Game 6: Nationals 4, Mets 0

 

The Washington Nationals’ 4-0 win over the New York Mets today was like a Clint Eastwood movie. It had moments that were good, umpiring that was bad, and hitting with runners in scoring position that was just plain ugly.

Yet, somehow, the game was beautiful.

 

Apr. 11, 2012; Flushing, NY, USA; Washington Nationals starting pitcher

The beauty of Stephen Strasburg, without a full season in the major leagues, battling through an inability to locate his fastball and frustration over home plate umpire Larry Vanover’s first tiny, then wildly inconsistent strike zone. He displayed the patience and guile of a veteran, working out of jams in the first and sixth innings to pitch six shutout innings with nine strikeouts. He threw 108 pitches, a huge workload this early in the season. His next start in five days will bear close scrutiny to see how his arm recovers.

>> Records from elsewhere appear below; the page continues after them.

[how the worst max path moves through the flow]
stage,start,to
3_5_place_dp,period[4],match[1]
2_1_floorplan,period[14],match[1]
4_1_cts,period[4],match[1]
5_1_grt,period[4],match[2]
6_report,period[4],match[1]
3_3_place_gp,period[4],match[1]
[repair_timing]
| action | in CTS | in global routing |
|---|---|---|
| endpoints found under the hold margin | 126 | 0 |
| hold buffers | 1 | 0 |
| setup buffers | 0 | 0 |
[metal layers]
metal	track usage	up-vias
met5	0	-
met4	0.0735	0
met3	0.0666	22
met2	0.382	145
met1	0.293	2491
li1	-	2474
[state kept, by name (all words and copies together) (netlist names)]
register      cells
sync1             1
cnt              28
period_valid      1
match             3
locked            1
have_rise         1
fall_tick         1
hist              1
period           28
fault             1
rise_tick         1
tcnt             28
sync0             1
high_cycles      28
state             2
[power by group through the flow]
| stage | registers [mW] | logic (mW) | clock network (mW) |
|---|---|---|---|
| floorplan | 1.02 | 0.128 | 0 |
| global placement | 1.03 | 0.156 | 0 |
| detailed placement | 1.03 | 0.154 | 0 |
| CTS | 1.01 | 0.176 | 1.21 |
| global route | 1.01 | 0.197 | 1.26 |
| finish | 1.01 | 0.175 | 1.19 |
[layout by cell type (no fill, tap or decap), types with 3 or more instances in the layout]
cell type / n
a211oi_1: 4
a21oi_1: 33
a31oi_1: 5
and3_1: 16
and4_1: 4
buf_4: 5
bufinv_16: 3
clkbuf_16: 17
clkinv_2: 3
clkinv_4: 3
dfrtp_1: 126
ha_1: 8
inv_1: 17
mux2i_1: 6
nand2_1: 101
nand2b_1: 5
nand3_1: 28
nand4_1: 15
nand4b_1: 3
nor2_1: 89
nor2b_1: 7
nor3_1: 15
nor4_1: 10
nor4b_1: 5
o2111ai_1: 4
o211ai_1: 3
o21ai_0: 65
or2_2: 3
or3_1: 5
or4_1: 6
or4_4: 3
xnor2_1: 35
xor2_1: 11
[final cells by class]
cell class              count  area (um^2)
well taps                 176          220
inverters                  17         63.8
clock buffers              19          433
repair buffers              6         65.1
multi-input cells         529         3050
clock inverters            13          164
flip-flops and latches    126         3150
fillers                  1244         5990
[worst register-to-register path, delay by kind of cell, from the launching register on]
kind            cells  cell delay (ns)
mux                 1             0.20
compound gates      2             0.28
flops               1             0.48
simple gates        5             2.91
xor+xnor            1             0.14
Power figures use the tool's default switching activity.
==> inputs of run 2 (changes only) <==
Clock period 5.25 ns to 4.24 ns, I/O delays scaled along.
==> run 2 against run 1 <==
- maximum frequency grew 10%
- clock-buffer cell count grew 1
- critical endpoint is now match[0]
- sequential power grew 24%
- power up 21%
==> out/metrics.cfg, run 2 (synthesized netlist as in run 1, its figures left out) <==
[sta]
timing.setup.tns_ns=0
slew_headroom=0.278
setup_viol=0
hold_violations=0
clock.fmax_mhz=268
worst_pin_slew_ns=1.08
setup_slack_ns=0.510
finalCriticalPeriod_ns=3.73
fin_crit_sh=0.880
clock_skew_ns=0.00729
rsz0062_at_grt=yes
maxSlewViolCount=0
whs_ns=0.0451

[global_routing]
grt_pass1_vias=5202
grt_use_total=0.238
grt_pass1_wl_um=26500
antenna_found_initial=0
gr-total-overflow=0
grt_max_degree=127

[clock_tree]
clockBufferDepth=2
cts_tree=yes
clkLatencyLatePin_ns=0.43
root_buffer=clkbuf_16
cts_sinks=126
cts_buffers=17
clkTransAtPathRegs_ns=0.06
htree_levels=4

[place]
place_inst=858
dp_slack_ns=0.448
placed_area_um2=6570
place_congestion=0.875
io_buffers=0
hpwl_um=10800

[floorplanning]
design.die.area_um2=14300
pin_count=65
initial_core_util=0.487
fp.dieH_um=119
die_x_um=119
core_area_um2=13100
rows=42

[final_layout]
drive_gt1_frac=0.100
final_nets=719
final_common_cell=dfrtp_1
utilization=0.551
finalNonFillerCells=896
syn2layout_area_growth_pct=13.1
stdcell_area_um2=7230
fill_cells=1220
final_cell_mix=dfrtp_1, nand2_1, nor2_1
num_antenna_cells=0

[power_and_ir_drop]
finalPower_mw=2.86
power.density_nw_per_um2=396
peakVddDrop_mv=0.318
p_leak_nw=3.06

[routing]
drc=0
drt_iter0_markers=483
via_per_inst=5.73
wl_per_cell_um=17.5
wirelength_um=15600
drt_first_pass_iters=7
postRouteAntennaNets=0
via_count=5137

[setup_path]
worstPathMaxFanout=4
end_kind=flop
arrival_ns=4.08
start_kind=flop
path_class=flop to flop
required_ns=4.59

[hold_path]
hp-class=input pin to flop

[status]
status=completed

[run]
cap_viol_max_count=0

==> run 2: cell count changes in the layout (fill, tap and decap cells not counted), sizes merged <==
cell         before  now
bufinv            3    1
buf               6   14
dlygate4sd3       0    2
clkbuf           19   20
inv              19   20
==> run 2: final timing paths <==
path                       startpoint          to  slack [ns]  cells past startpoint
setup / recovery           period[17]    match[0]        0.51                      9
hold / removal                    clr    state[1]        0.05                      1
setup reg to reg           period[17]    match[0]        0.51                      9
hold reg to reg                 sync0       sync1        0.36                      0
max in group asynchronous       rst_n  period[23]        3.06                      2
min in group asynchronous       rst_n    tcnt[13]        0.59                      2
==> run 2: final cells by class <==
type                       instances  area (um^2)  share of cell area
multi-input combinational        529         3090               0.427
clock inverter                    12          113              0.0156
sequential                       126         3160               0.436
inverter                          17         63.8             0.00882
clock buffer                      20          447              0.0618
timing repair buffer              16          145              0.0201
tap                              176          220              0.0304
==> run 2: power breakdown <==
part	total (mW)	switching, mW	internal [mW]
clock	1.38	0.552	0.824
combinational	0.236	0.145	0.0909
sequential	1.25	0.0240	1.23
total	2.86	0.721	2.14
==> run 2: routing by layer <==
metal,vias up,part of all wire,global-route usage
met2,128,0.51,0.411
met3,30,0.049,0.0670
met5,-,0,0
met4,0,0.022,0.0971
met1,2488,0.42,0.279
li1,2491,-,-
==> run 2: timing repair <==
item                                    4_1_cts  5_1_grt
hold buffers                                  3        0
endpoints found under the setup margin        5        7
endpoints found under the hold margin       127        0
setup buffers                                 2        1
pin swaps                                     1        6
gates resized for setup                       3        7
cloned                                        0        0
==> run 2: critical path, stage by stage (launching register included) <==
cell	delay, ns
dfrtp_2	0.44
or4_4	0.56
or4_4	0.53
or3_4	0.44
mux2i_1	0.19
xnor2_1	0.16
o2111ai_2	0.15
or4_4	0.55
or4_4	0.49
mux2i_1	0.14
==> src/rtl/fetch_sequencer.sv <==
// Fetch-unit controller: drives stall/pc_sel/flush/imem_req from memory readiness,
// execute-stage redirects, load-use hazards and halt/resume, plus two perf counters.
module fetch_sequencer
    import fetch_pkg::*;
#(
    parameter int CNT_W = 16
) (
    input  logic             clk,
    input  logic             reset,
    input  logic             imem_ready,
    input  logic             br_taken,
    input  logic             jump,
    input  logic             load_use,
    input  logic             halt_req,
    input  logic             resume,
    input  logic             clear_cnt,
    output logic             imem_req,
    output logic             stall,
    output logic [1:0]       pc_sel,
    output logic             flush,
    output logic [2:0]       state,
    output logic [CNT_W-1:0] stall_cycles,
    output logic [CNT_W-1:0] redirect_count
);

    fetch_state_t state_q, state_d;
    logic [1:0]   kind_q, kind_d;
    logic [1:0]   sel_raw;
    logic         redir_evt;
    logic [1:0]   redir_kind;
    logic         stall_inc;
    logic         redir_inc;

    assign redir_evt  = jump | br_taken;
    assign redir_kind = jump ? PC_JUMP : PC_BRANCH;

    always_ff @(posedge clk or posedge reset) begin
        if (reset) begin
            state_q <= BOOT;
            kind_q  <= PC_SEQ;
        end else begin
            state_q <= state_d;
            kind_q  <= kind_d;
        end
    end

    always_comb begin
        state_d  = state_q;
        kind_d   = kind_q;
        imem_req = 1'b0;
        stall    = 1'b1;
        flush    = 1'b0;
        sel_raw  = PC_SEQ;
        case (state_q)
            BOOT: begin
                flush   = 1'b1;
                state_d = RUN;
            end
            RUN: begin
                imem_req = 1'b1;
                if (halt_req) begin
                    flush   = 1'b1;
                    state_d = HALTED;
                end else if (redir_evt) begin
                    flush = 1'b1;
                    if (imem_ready) begin
                        stall   = 1'b0;
                        sel_raw = redir_kind;
                    end else begin
                        kind_d  = redir_kind;
                        state_d = REDIR_WAIT;
                    end
                end else if (load_use) begin
                    stall = 1'b1;
                end else if (!imem_ready) begin
                    state_d = MEM_WAIT;
                end else begin
                    stall = 1'b0;
                end
            end
            MEM_WAIT: begin
                imem_req = 1'b1;
                if (redir_evt) begin
                    flush = 1'b1;
                    if (imem_ready) begin
                        stall   = 1'b0;
                        sel_raw = redir_kind;
                        state_d = RUN;
                    end else begin
                        kind_d  = redir_kind;
                        state_d = REDIR_WAIT;
                    end
                end else if (imem_ready) begin
                    stall   = 1'b0;
                    state_d = RUN;
                end
            end
            // Execute-stage inputs here belong to the wrong path; only memory matters.
            REDIR_WAIT: begin
                imem_req = 1'b1;
                flush    = 1'b1;
                if (imem_ready) begin
                    stall   = 1'b0;
                    sel_raw = kind_q;
                    kind_d  = PC_SEQ;
                    state_d = RUN;
                end
            end
            HALTED: begin
                flush = 1'b1;
                if (resume) begin
                    state_d = RUN;
                end
            end
            default: begin
                flush   = 1'b1;
                state_d = BOOT;
            end
        endcase
    end

    assign pc_sel = stall ? PC_SEQ : sel_raw;
    assign state  = state_q;

    assign stall_inc = stall && (state_q != HALTED) && (state_q != BOOT);
    assign redir_inc = !stall && (pc_sel != PC_SEQ);

    sat_counter #(.W(CNT_W)) u_stall_cnt (
        .clk   (clk),
        .reset (reset),
        .inc   (stall_inc),
        .clr   (clear_cnt),
        .q     (stall_cycles)
    );

    sat_counter #(.W(CNT_W)) u_redir_cnt (
        .clk   (clk),
        .reset (reset),
        .inc   (redir_inc),
        .clr   (clear_cnt),
        .q     (redirect_count)
    );

endmodule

Also beautiful is the Nationals heading into tomorrow afternoon’s home opener with a 4-2 record after a season-opening winning road trip. Victorious multi-city trips have been as rare as snow in April for Washington over the past eight years.

 

Larry Vanover's inconsistent strike zone baffled both teams and led to New York manager Terry Collins' ejection. Mandatory Credit: Jason O. Watson-US PRESSWIRE

Nationals’ relievers Ryan Mattheus, Sean Burnett, and Henry Rodriguez pitched an inning apiece and preserved Strasburg’s shutout and first victory of 2012. Each had two strikeouts, giving Nationals pitchers 15 for the game. It appears the days when the Nationals had nothing but soft tossers on the staff are in the past. For the series, Nats’ pitchers earned 32 strikeouts.

Offensively, the Nationals today looked like the 1959 Chicago White Sox, otherwise known as the “Hitless Wonders.” They scored four runs on a wild pitch, a groundout, and two bases loaded walks. Washington put 19 men on base and, somehow, only scored those four times.

Continuing a disturbing trend from last season, the Nationals went 1-14 with runners in scoring position. For the series, the Nats went 7-36 (.194). Of those 29 outs, nine were strikeouts. Two other times, the Nationals hit into double plays, albeit one was a Xavier Nady line drive. For their part, the Mets went 0-6 with runners in scoring position today.

Nevertheless, though ugly at times, the Nationals’ winning road trip should result in an enthusiastic crowd to welcome baseball back to Washington tomorrow afternoon in the club’s home opener. Look for the moment Wilson Ramos is introduced to be especially noteworthy.

Champ of the Game: Strasburg, who battled for a veteran-like six shutout innings, keeping the Nationals in the lead.

For the Mets,  it was Johan Santana, who gave up one run (on a wild pitch) with eight strikeouts in five innings. His successful return is good news for New York, bad for the Nats and their NL East counterparts.

Chump of the Game: The Nationals’ hitters, who came up empty with multiple chances to blow the game open. Their patience in getting 10 walks, however, is a positive development as, in 2011, their free-swinging ways often killed rallies. If they can combine patience with a better performance with runners in scoring position, they will miss Michael Morse less (but they already miss the Beast’s bat in the line-up).

For the Mets, their bullpen gave up seven walks, turning a close game into a non-save situation for Rodriguez.

Vanover also deserves a “chump” rating for his unfathomable strike zone that nearly unglued Strasburg and confused hitter and pitcher alike the entire contest. Nationals’ radio team Charlie Slowes and Dave Jaegler suggested Vanover might want to review the tape of his uneven performance.

Unsung HeroesIan Desmond, who went 2-5 and continued his steady play in the field. Mark DeRosa, who got his first hit as a National to go with three walks.

Next game: The Home Opener! Thursday, vs. Cincinnati at expected-to-be sold out Nationals Park. Gio Gonzalez vs. Mat Latos. Game Time: 1:05 p.m.